Compilation album by Various Artists
- Released: 12 June 2002
- Genre: Rock
- Length: 57:00
- Label: Epic
- Producer: Sharon Osbourne; Kelly Osbourne; Jack Osbourne; Ozzy Osbourne;

Ozzy Osbourne chronology
| Down to Earth (2001) | The Osbourne Family Album (2002) | Live at Budokan (2002) |

= The Osbourne Family Album =

The Osbourne Family Album was a various artists compilation album based on the television series The Osbournes with the songs selected by the family. It included the theme song "Crazy Train" (Pat Boone's version) as well as contributions by Ozzy and Kelly. The songs were interspersed with dialogue from the show. The odd number tracks are dialogue from the show while the even number tracks are songs. Released on 12 June 2002, it was dedicated to family member Aimee who chose not to participate in the television show. The album was released during the second season of the series. The album received a parental advisory sticker for the dialogue tracks, which contain profanity.
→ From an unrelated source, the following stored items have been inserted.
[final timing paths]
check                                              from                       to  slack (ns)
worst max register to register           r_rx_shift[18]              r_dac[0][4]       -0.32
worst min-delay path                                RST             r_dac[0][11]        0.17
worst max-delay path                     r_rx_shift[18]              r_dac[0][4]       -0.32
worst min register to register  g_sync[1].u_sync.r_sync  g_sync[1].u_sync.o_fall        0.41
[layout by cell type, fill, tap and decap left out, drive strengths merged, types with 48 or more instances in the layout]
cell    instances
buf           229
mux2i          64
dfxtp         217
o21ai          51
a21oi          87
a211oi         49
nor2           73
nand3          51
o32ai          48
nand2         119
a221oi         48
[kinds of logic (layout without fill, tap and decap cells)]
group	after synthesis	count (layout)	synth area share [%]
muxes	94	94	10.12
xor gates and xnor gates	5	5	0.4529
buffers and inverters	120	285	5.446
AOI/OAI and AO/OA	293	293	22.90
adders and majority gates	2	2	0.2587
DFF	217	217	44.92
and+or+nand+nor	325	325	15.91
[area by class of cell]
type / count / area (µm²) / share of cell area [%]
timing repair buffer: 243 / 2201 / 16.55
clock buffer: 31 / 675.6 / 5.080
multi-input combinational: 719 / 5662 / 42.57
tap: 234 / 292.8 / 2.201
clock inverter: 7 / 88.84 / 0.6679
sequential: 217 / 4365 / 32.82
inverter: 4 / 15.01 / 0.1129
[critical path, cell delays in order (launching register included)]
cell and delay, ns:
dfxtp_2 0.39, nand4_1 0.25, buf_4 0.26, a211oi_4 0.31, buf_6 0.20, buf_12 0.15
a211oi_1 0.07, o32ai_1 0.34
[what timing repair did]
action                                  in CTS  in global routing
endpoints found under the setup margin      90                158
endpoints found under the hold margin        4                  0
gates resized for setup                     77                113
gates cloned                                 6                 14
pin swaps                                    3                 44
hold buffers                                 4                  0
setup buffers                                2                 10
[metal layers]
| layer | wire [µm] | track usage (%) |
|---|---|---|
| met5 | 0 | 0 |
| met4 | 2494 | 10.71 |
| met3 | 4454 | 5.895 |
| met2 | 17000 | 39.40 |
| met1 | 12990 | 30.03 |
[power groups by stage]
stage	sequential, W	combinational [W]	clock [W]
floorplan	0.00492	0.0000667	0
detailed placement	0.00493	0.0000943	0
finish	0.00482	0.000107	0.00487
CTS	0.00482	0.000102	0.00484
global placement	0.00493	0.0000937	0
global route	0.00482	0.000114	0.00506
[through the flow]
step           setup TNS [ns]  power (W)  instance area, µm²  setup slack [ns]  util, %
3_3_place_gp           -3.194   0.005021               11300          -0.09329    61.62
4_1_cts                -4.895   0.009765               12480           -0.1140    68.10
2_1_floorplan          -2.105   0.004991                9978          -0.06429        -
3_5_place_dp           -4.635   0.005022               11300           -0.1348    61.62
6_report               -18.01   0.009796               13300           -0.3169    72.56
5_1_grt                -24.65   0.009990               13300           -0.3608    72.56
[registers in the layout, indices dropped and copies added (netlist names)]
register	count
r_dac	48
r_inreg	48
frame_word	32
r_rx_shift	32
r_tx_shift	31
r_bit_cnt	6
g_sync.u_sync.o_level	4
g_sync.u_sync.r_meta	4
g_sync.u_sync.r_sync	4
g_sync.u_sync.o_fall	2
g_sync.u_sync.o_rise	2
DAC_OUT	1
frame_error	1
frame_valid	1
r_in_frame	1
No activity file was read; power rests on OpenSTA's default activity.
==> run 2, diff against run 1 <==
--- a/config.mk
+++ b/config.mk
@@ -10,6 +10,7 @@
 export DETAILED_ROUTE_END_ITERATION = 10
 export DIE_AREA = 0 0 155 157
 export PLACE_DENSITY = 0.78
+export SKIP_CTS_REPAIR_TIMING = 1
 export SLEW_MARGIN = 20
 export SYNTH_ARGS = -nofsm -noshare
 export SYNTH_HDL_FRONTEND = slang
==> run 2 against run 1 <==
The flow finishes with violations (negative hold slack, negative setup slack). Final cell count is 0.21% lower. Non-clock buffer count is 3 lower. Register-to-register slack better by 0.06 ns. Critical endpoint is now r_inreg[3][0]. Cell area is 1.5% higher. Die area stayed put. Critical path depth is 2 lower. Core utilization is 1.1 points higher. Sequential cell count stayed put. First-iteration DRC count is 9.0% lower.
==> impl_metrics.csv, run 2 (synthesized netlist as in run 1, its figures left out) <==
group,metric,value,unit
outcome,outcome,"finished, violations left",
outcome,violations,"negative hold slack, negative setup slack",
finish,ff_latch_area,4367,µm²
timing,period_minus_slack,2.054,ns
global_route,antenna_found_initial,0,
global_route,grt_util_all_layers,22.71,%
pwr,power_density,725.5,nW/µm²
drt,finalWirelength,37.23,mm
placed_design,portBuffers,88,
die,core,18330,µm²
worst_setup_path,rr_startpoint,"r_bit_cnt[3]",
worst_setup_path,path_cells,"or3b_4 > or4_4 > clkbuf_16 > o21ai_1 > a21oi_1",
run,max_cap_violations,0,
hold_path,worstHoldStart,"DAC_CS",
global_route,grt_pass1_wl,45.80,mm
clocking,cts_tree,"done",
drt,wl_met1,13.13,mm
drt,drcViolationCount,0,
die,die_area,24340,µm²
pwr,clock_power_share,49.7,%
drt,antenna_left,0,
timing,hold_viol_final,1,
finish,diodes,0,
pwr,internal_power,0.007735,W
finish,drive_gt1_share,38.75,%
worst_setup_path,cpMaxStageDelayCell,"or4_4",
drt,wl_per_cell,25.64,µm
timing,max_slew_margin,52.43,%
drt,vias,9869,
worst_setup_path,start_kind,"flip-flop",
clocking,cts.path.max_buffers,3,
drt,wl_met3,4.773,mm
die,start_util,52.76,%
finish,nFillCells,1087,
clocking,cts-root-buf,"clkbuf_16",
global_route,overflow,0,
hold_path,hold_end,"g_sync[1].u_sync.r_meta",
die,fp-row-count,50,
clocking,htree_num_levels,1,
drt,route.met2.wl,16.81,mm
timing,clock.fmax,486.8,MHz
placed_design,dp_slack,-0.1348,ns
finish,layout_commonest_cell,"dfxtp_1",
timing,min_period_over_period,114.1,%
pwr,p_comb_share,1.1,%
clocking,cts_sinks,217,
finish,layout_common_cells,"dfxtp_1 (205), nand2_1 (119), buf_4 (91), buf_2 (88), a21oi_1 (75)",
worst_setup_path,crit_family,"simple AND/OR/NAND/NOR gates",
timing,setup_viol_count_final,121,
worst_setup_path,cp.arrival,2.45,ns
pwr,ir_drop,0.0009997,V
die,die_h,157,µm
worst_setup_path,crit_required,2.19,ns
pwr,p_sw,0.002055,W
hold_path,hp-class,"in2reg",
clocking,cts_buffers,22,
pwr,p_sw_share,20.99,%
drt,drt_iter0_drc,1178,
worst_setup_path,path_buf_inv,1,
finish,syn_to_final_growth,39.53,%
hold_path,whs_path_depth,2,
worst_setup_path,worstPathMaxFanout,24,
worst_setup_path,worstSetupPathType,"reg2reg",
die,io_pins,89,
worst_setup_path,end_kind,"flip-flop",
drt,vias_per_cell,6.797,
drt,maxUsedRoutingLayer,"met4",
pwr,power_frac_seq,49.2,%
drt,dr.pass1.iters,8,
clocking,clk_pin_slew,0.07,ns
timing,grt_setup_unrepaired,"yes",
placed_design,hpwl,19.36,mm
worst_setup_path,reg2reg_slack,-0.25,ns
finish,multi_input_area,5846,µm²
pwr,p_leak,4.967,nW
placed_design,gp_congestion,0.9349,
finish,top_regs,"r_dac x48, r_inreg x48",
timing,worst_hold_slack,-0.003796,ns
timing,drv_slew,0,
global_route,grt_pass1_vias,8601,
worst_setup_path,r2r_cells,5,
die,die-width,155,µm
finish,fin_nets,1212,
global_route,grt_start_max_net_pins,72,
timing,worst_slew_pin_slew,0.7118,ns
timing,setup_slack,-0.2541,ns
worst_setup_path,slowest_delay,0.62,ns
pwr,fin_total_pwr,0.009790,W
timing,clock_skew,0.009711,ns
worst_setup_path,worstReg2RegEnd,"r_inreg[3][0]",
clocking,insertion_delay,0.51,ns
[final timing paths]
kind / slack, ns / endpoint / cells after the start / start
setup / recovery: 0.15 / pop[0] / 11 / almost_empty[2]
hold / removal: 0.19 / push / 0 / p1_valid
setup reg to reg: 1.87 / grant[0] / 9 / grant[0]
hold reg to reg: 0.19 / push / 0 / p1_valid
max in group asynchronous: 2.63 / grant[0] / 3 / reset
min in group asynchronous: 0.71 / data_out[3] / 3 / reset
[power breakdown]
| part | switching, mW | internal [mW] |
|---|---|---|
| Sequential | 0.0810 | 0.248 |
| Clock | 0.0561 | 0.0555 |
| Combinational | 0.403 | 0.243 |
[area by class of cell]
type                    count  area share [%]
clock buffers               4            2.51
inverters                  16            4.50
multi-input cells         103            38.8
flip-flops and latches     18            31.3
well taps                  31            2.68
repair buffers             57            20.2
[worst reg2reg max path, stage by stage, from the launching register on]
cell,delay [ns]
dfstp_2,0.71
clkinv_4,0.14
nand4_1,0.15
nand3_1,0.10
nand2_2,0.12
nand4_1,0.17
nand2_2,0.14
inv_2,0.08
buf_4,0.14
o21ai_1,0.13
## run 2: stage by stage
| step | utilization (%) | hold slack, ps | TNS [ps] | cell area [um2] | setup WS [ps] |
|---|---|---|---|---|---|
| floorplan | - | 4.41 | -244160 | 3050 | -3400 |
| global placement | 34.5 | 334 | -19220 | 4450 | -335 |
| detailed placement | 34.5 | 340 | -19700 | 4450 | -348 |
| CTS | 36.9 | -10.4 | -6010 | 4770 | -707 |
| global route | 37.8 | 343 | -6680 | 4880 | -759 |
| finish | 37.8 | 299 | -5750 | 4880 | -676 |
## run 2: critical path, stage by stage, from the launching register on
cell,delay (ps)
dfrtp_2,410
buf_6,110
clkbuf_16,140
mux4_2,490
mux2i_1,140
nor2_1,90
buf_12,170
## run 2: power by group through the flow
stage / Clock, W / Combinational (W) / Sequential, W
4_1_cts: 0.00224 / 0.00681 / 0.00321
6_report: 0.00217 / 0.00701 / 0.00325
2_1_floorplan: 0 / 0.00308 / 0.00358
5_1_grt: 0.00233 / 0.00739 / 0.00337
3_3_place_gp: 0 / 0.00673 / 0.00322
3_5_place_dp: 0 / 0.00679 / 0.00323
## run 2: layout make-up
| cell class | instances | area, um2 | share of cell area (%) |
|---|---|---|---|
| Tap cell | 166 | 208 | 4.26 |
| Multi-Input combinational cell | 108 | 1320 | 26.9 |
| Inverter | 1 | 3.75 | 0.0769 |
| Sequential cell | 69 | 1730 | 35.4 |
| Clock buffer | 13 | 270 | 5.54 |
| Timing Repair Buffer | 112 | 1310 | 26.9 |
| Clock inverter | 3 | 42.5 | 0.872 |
A clean version of the album was also released, which censors out the profanity with bleeps.

==Track listing==
1. Dialogue
2. "Crazy Train" - Pat Boone
3. Dialogue
4. "Dreamer" - Ozzy Osbourne
5. Dialogue
6. "Papa Don't Preach" - Kelly Osbourne
7. Dialogue
8. "You Really Got Me" - The Kinks
9. Dialogue
10. "Snowblind" - System of a Down
11. Dialogue
12. "Imagine" - John Lennon
13. Dialogue
14. "Drive" - The Cars
15. Dialogue
16. "Good Souls" - Starsailor
17. Dialogue
18. "Mirror Image" - Dillusion
19. Dialogue
20. "Wonderful Tonight" - Eric Clapton
21. Dialogue
22. "Mama, I'm Coming Home" - Ozzy Osbourne
23. Dialogue
24. "Crazy Train" - Ozzy Osbourne
25. Dialogue
26. "Family System" - Chevelle
27. Dialogue

NOTE: The album's packaging does not list the dialogue tracks.